Friday, July 13, 2012

Tanden-Breathing, Meditation, Self-Realization

Center Breathing
To use one’s center properly, it should also be the center of one’s breathing. Of course, breathing is done by the lungs, but there are different techniques of inhaling and exhaling. The one used in aikido and all budo is what by western terminology goes as diaphragm breathing, often called belly breathing. It feels like you are breathing with your belly. What way the air actually goes is another matter.
Belly breathing is a good start, but it should at length be done as if the center is at the core of it, a breathing into and out of the center.
A focused belly breathing is easy enough to see – the belly is moving, but the chest not at all. Most people find it much more difficult to do than to observe, though.
One has to have a good posture in order to learn a deep belly breathing. That’s why it is difficult to do in a chair, where the posture tends to be bent. Sitting in seiza, the Japanese style of sitting on the floor, works better. In this position the back is more straight. The same is true for standing up or lying down on one’s back.

When in a good posture, you can exercise belly breathing by putting your hand on the belly and making your breathing push at the hand. When you inhale, this is easy enough, but you should try also to push at your hand when exhaling. You can put your other hand on your chest, to check that it doesn’t move much.
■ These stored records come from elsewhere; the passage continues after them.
**src/temp_zone_cfg.svh**
```systemverilog
// constants for the battery temperature zone charge control block
`ifndef TEMP_ZONE_CFG_SVH
`define TEMP_ZONE_CFG_SVH

// ==========================================================
// register byte offsets
`define ADDR_CFG    8'h00
`define ADDR_CHGV   8'h04
`define ADDR_CHGI   8'h08
`define ADDR_RAIL   8'h0C
`define ADDR_STAT   8'h10
`define ADDR_FLAG   8'h14
`define ADDR_MASK   8'h18

// ==========================================================
// field positions
`define CFG_EN_BIT    0
`define CFG_TRIP_LSB  8
`define CFG_MUX_LSB   16
`define ALT_LSB       8
`define FLAG_TEMP     0
`define FLAG_RAIL     1

// ==========================================================
// reset values
`define CV_RESET      6'h10
`define CC_RESET      6'h08
`define RAIL_RESET    6'h3F
`define MASK_RESET    2'h3

// ==========================================================
// voltage scales in millivolts
`define CV_BASE_MV    13'hE10
`define CV_STEP_MV    13'h019
`define RAIL_BASE_MV  13'hE10
`define RAIL_STEP_MV  13'h019
`define MARGIN_MV     13'h0C8

// ==========================================================
// probe channels that need the sensor biased
`define MUX_SENSE     4'h7
`define MUX_BIAS      4'h8

`endif

```
**src/temp_zone_pkg.sv**
```systemverilog
// types shared by the temperature zone charge control block
package temp_zone_pkg;

    // ==========================================================
    // zone status codes
    typedef enum logic [2:0] {
        ZONE_OFF    = 3'h0,
        ZONE_COLD   = 3'h1,
        ZONE_COOL   = 3'h2,
        ZONE_NORMAL = 3'h3,
        ZONE_WARM   = 3'h4,
        ZONE_HOT    = 3'h5
    } zone_t;

    // charge states, gray coded along the charge path
    typedef enum logic [2:0] {
        ST_OFF        = 3'h0,
        ST_PREQUAL    = 3'h1,
        ST_FAST_CC    = 3'h3,
        ST_FAST_CV    = 3'h2,
        ST_TOP_OFF    = 3'h6,
        ST_DONE       = 3'h7,
        ST_TIMER_FLT  = 3'h5,
        ST_TEMP_FLT   = 3'h4
    } chg_state_t;

    // trip selects, second byte (bits 15:8) of a config field
    typedef struct packed {
        logic [1:0] cold;
        logic [1:0] cool;
        logic [1:0] warm;
        logic [1:0] hot;
    } trip_sel_t;

    // comparator results: sense voltage below each trip
    typedef struct packed {
        logic below_cold;
        logic below_cool;
        logic below_warm;
        logic below_hot;
    } cmp_t;

endpackage : temp_zone_pkg

```
**src/battery_temp_zone_charge_control.sv**
```systemverilog
// temperature zone sorting, charge code selection and rail margin check
`timescale 1ns/1ps
`include "temp_zone_cfg.svh"

module battery_temp_zone_charge_control (
    // apb slave
    input  wire logic                      pclk,
    input  wire logic                      presetn,
    input  wire logic [7:0]                paddr,
    input  wire logic                      psel,
    input  wire logic                      penable,
    input  wire logic                      pwrite,
    input  wire logic [31:0]               pwdata,
    output logic      [31:0]               prdata,
    output logic                           pready,
    output logic                           pslverr,
    // analog comparators and charge input
    input  wire temp_zone_pkg::cmp_t       cmp_raw,
    input  wire logic                      charge_input_valid,
    // charger core
    input  wire temp_zone_pkg::chg_state_t core_next_state,
    output temp_zone_pkg::chg_state_t      charge_state,
    output logic                           timers_paused,
    output logic                           charge_paused,
    output logic                           temp_modified,
    output logic      [5:0]                charge_voltage_out,
    output logic      [5:0]                charge_current_out,
    // analog controls
    output temp_zone_pkg::trip_sel_t       trip_sel,
    output logic      [3:0][10:0]          trip_mv,
    output logic      [3:0]                analog_probe_sel,
    output logic                           sensor_bias_on,
    // interrupt lines
    output logic                           temp_irq,
    output logic                           margin_irq
);

    // ==========================================================
    // helpers

    // voltage code to millivolts
    function automatic logic [12:0] code_mv(input logic [5:0] code,
                                            input logic [12:0] base,
                                            input logic [12:0] step);
        code_mv = 13'(base + 13'(code) * step);
    endfunction : code_mv

    // trip voltage table, highest first, in millivolts
    function automatic logic [10:0] trip_tbl(input logic [3:0] idx);
        case (idx)
            4'h0:    trip_tbl = 11'h400; // 1.024
            4'h1:    trip_tbl = 11'h3D0; // 0.976
            4'h2:    trip_tbl = 11'h39B; // 0.923
            4'h3:    trip_tbl = 11'h363; // 0.867
            4'h4:    trip_tbl = 11'h327; // 0.807
            4'h5:    trip_tbl = 11'h2EB; // 0.747
            4'h6:    trip_tbl = 11'h1FF; // 0.511
            4'h7:    trip_tbl = 11'h1CB; // 0.459
            4'h8:    trip_tbl = 11'h19B; // 0.411
            4'h9:    trip_tbl = 11'h16F; // 0.367
            4'hA:    trip_tbl = 11'h147; // 0.327
            default: trip_tbl = 11'h123; // 0.291
        endcase
    endfunction : trip_tbl

    // ==========================================================
    // software registers
    logic                     en_reg, en_next;
    temp_zone_pkg::trip_sel_t trip_reg, trip_next;
    logic [3:0]               mux_reg, mux_next;
    logic [5:0]               cv_reg, cv_next;
    logic [5:0]               alt_cv_reg, alt_cv_next;
    logic [5:0]               cc_reg, cc_next;
    logic [5:0]               alt_cc_reg, alt_cc_next;
    logic [5:0]               rail_reg, rail_next;
    logic [1:0]               flag_reg, flag_next;
    logic [1:0]               mask_reg, mask_next;
    logic [31:0]              rdata_reg, rdata_next;
    logic                     wr, hit, margin_bad, zone_change;
    logic [1:0]               set_flags, clr_flags;

    // zone and state registers
    temp_zone_pkg::cmp_t       cmp_s1, cmp_s2;
    logic                      valid_s1, valid_s2;
    temp_zone_pkg::zone_t      zone_reg, zone_next;
    temp_zone_pkg::chg_state_t state_reg, state_next;
    temp_zone_pkg::chg_state_t saved_reg, saved_next;
    logic                      fault_zone;

    // output registers
    logic [5:0]       volt_next, curr_next;
    logic             mod_next, pause_next, bias_next;
    logic [3:0][10:0] mv_next;

    assign wr = psel && penable && pwrite;
    assign pready = 1'b1;
    assign hit = (paddr == `ADDR_CFG) || (paddr == `ADDR_CHGV) ||
                 (paddr == `ADDR_CHGI) || (paddr == `ADDR_RAIL) ||
                 (paddr == `ADDR_STAT) || (paddr == `ADDR_FLAG) ||
                 (paddr == `ADDR_MASK);
    assign pslverr = psel && penable && !hit;
    assign prdata = rdata_reg;

    assign margin_bad = (cv_reg != 6'h00) &&
        (13'(code_mv(cv_reg, `CV_BASE_MV, `CV_STEP_MV) + `MARGIN_MV) >
         code_mv(rail_reg, `RAIL_BASE_MV, `RAIL_STEP_MV));
    assign zone_change = (zone_next != zone_reg);
    assign set_flags = {margin_bad, zone_change};
    assign clr_flags = (wr && paddr == `ADDR_FLAG) ? pwdata[1:0] : 2'h0;

    // ==========================================================
    // register file next values
    always_comb begin
        en_next = en_reg;
        trip_next = trip_reg;
        mux_next = mux_reg;
        cv_next = cv_reg;
        alt_cv_next = alt_cv_reg;
        cc_next = cc_reg;
        alt_cc_next = alt_cc_reg;
        rail_next = rail_reg;
        mask_next = mask_reg;
        if (wr && paddr == `ADDR_CFG) begin
            en_next = pwdata[`CFG_EN_BIT];
            trip_next = pwdata[`CFG_TRIP_LSB +: 8];
            mux_next = pwdata[`CFG_MUX_LSB +: 4];
        end else if (wr && paddr == `ADDR_CHGI) begin
            cc_next = pwdata[5:0];
            alt_cc_next = pwdata[`ALT_LSB +: 6];
        end else if (wr && paddr == `ADDR_RAIL) begin
            rail_next = pwdata[5:0];
        end else if (wr && paddr == `ADDR_MASK) begin
            mask_next = pwdata[1:0];
        end
        if (wr && paddr == `ADDR_CHGV) begin
            cv_next = pwdata[5:0];
            alt_cv_next = pwdata[`ALT_LSB +: 6];
        end else if (margin_bad) begin
            cv_next = cv_reg - 6'h01;
        end
        // sticky flags, set wins over clear
        flag_next = (flag_reg & ~clr_flags) | set_flags;
        // read data captured in the setup cycle
        rdata_next = rdata_reg;
        if (psel && !penable && !pwrite) begin
            rdata_next = 32'h0;
            if (paddr == `ADDR_CFG) begin
                rdata_next = {12'h0, mux_reg, trip_reg, 7'h0, en_reg};
            end else if (paddr == `ADDR_CHGV) begin
                rdata_next = {18'h0, alt_cv_reg, 2'h0, cv_reg};
            end else if (paddr == `ADDR_CHGI) begin
                rdata_next = {18'h0, alt_cc_reg, 2'h0, cc_reg};
            end else if (paddr == `ADDR_RAIL) begin
                rdata_next = {26'h0, rail_reg};
            end else if (paddr == `ADDR_STAT) begin
                rdata_next = {24'h0, sensor_bias_on, state_reg, 1'b0,
                              zone_reg};
            end else if (paddr == `ADDR_FLAG) begin
                rdata_next = {30'h0, flag_reg};
            end else if (paddr == `ADDR_MASK) begin
                rdata_next = {30'h0, mask_reg};
            end
        end
    end

    // register file storage
    always_ff @(posedge pclk or negedge presetn) begin
        if (!presetn) begin
            en_reg <= 1'b0;
            trip_reg <= 8'h00;
            mux_reg <= 4'h0;
            cv_reg <= `CV_RESET;
            alt_cv_reg <= `CV_RESET;
            cc_reg <= `CC_RESET;
            alt_cc_reg <= `CC_RESET;
            rail_reg <= `RAIL_RESET;
            flag_reg <= 2'h0;
            mask_reg <= `MASK_RESET;
            rdata_reg <= 32'h0;
        end else begin
            en_reg <= en_next;
            trip_reg <= trip_next;
            mux_reg <= mux_next;
            cv_reg <= cv_next;
            alt_cv_reg <= alt_cv_next;
            cc_reg <= cc_next;
            alt_cc_reg <= alt_cc_next;
            rail_reg <= rail_next;
            flag_reg <= flag_next;
            mask_reg <= mask_next;
            rdata_reg <= rdata_next;
        end
    end

    // ==========================================================
    // zone decode and charge state

    always_ff @(posedge pclk or negedge presetn) begin
        if (!presetn) begin
            cmp_s1 <= 4'h0;
            cmp_s2 <= 4'h0;
            valid_s1 <= 1'b0;
            valid_s2 <= 1'b0;
        end else begin
            cmp_s1 <= cmp_raw;
            cmp_s2 <= cmp_s1;
            valid_s1 <= charge_input_valid;
            valid_s2 <= valid_s1;
        end
    end

    assign fault_zone = (zone_reg == temp_zone_pkg::ZONE_HOT) ||
                        (zone_reg == temp_zone_pkg::ZONE_COLD);

    // zone and state next values
    always_comb begin
        if (!en_reg) begin
            zone_next = temp_zone_pkg::ZONE_OFF;
        end else if (cmp_s2.below_hot) begin
            zone_next = temp_zone_pkg::ZONE_HOT;
        end else if (cmp_s2.below_warm) begin
            zone_next = temp_zone_pkg::ZONE_WARM;
        end else if (!cmp_s2.below_cold) begin
            zone_next = temp_zone_pkg::ZONE_COLD;
        end else if (!cmp_s2.below_cool) begin
            zone_next = temp_zone_pkg::ZONE_COOL;
        end else begin
            zone_next = temp_zone_pkg::ZONE_NORMAL;
        end
        state_next = state_reg;
        saved_next = saved_reg;
        if (state_reg == temp_zone_pkg::ST_TEMP_FLT) begin
            if (!fault_zone) begin
                state_next = saved_reg;
            end
        end else if (fault_zone) begin
            saved_next = state_reg;
            state_next = temp_zone_pkg::ST_TEMP_FLT;
        end else if (core_next_state != temp_zone_pkg::ST_TEMP_FLT) begin
            state_next = core_next_state;
        end
    end

    // zone and state storage
    always_ff @(posedge pclk or negedge presetn) begin
        if (!presetn) begin
            zone_reg <= temp_zone_pkg::ZONE_OFF;
            state_reg <= temp_zone_pkg::ST_OFF;
            saved_reg <= temp_zone_pkg::ST_OFF;
        end else begin
            zone_reg <= zone_next;
            state_reg <= state_next;
            saved_reg <= saved_next;
        end
    end

    // ==========================================================
    // output selection
    always_comb begin
        // modified only in warm or cool
        mod_next = (zone_reg == temp_zone_pkg::ZONE_WARM) ||
                   (zone_reg == temp_zone_pkg::ZONE_COOL);
        volt_next = mod_next ? alt_cv_reg : cv_reg;
        curr_next = mod_next ? alt_cc_reg : cc_reg;
        pause_next = (state_next == temp_zone_pkg::ST_TEMP_FLT);
        bias_next = (valid_s2 && en_reg) || (mux_reg == `MUX_SENSE) ||
                    (mux_reg == `MUX_BIAS);
        mv_next[3] = trip_tbl({2'h0, trip_reg.cold});
        mv_next[2] = trip_tbl(4'(4'h2 + {2'h0, trip_reg.cool}));
        mv_next[1] = trip_tbl(4'(4'h6 + {2'h0, trip_reg.warm}));
        mv_next[0] = trip_tbl(4'(4'h8 + {2'h0, trip_reg.hot}));
    end

    // output storage
    always_ff @(posedge pclk or negedge presetn) begin
        if (!presetn) begin
            temp_modified <= 1'b0;
            charge_voltage_out <= `CV_RESET;
            charge_current_out <= `CC_RESET;
            charge_paused <= 1'b0;
            sensor_bias_on <= 1'b0;
            trip_mv <= '0;
        end else begin
            temp_modified <= mod_next;
            charge_voltage_out <= volt_next;
            charge_current_out <= curr_next;
            charge_paused <= pause_next;
            sensor_bias_on <= bias_next;
            trip_mv <= mv_next;
        end
    end

    // probe select touches only bias and probe route
    assign analog_probe_sel = mux_reg;
    assign trip_sel = trip_reg;
    assign charge_state = state_reg;
    assign timers_paused = (state_reg == temp_zone_pkg::ST_TEMP_FLT);
    assign temp_irq = flag_reg[`FLAG_TEMP] && !mask_reg[`FLAG_TEMP];
    assign margin_irq = flag_reg[`FLAG_RAIL] && !mask_reg[`FLAG_RAIL];
endmodule : battery_temp_zone_charge_control

```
If you find it hard to push at the hand when breathing out, a similar exercise might do the trick. You make a short and sudden exhalation, trying to make your belly push distinctly at the hand – sort of like coughing. It’s quite Ok if you make a sound, too. Actually, that is how a proper kiai is done.
Do not make the mistake of breathing in to your center by pushing air from the chest downwards. A hand on your chest would reveal that. It should feel like you actually breathe with your belly, like that is where the lungs are.
You should practice belly breathing daily, in order to make it a habit. It may take a year or so, before it becomes automatic.
The more you get comfortable with belly breathing, the more you should try to focus it to a center breathing. Try to make the breathing feel like you suck air all the way into your center when breathing in, and out from your center when breathing out. The whole belly keeps on moving, of course, but the center should be at the core of your breathing, as if it is the actual organ of breath.
Breath is a physical sibling of ki. They behave similarly. Therefore, focusing on breathing increases the ki flow. What you actually inhale and exhale with your center is ki.
Because it is ki, and not air, you can “inhale” it and “exhale” it through any part of your body. For example, when you do tsuki, you “exhale” ki from your center through your fist – specifically through the base knuckles of the index and middle finger. When you pull someone or something to you, it helps if you “inhale” ki through your grip.
Normally, but not always, a movement away from you is done best with exhalation, and a movement towards you with inhalation. It is important that you exercise the feeling of breathing all the way to and all the way from inside your center. 

Meditation
Tanden is also a center of meditation. This you can see clearly by the posture used when meditating, whether it is seiza or with crossed legs. The back is straight, the belly is accentuated, and the hands form a figure right in front of the center.      When you meditate, it helps a lot if you focus on your center and try to remain in it. When this is automatic, you don’t need to focus on it anymore, but just let you mind go blank – not an easy thing, either... 

Self-realization

People in mental confusion lose the sense of rooting, of stability, which would give them a chance to recover after emotional storms. They must learn to get deep down within themselves, peel off all mental pollution and confusion until they reach a pure and steady sensation of who they fundamentally are. We need to get rid of all distractions to find and remain ourselves, through the turmoil of living.
Man’s center in Eastern thinking is a similar thing. In the core of my being, there is no doubt – I am and I remain, through all the dramatic events in life. Contrary to psychiatry, though, this center is not just a mental therapy gadget or an object for concentration exercises. Tanden is something quite concrete – a nucleus in the bottom om the stomach, as palpable as the heart’s beating in the chest.
The center is as real as anything else in the physical world, and therefore accessible through physical means – such as deep breathing and aikido exercises.
Look at small kids who have just learned to walk. They push their bellies forward like sumo wrestlers, and walk with just as heavy steps, just as much concentration on their center. Unfortunately, many people lose contact with their center when they grow up. The immediate effect is bad balance and weakness in movements, but an increasing confusion of the mind must also follow. Sadly, many live their whole lives that way.
  If you exercise sensing your center in the bottom of the stomach, and use it for support whatever you do, then your certainty about your own being will grow. You regain contact with yourself, the security in both knowing that you exist and learning more and more who you are. The way to self-realization goes through tanden. 

In aikido training you should always focus on your center. This physical exercise of your tanden gets a mental counterpart. The more you familiarize yourself with your center in training, the more you get in touch with a center of your mind. You get rooted in life, and run less of a risk of losing your physical or your mental balance.      It is through one’s center that one grows whole and becomes self-assured, independent of success and victories – therefore unharmed by failure and defeat. 

This self-assured state of mind is simply: I am who I am.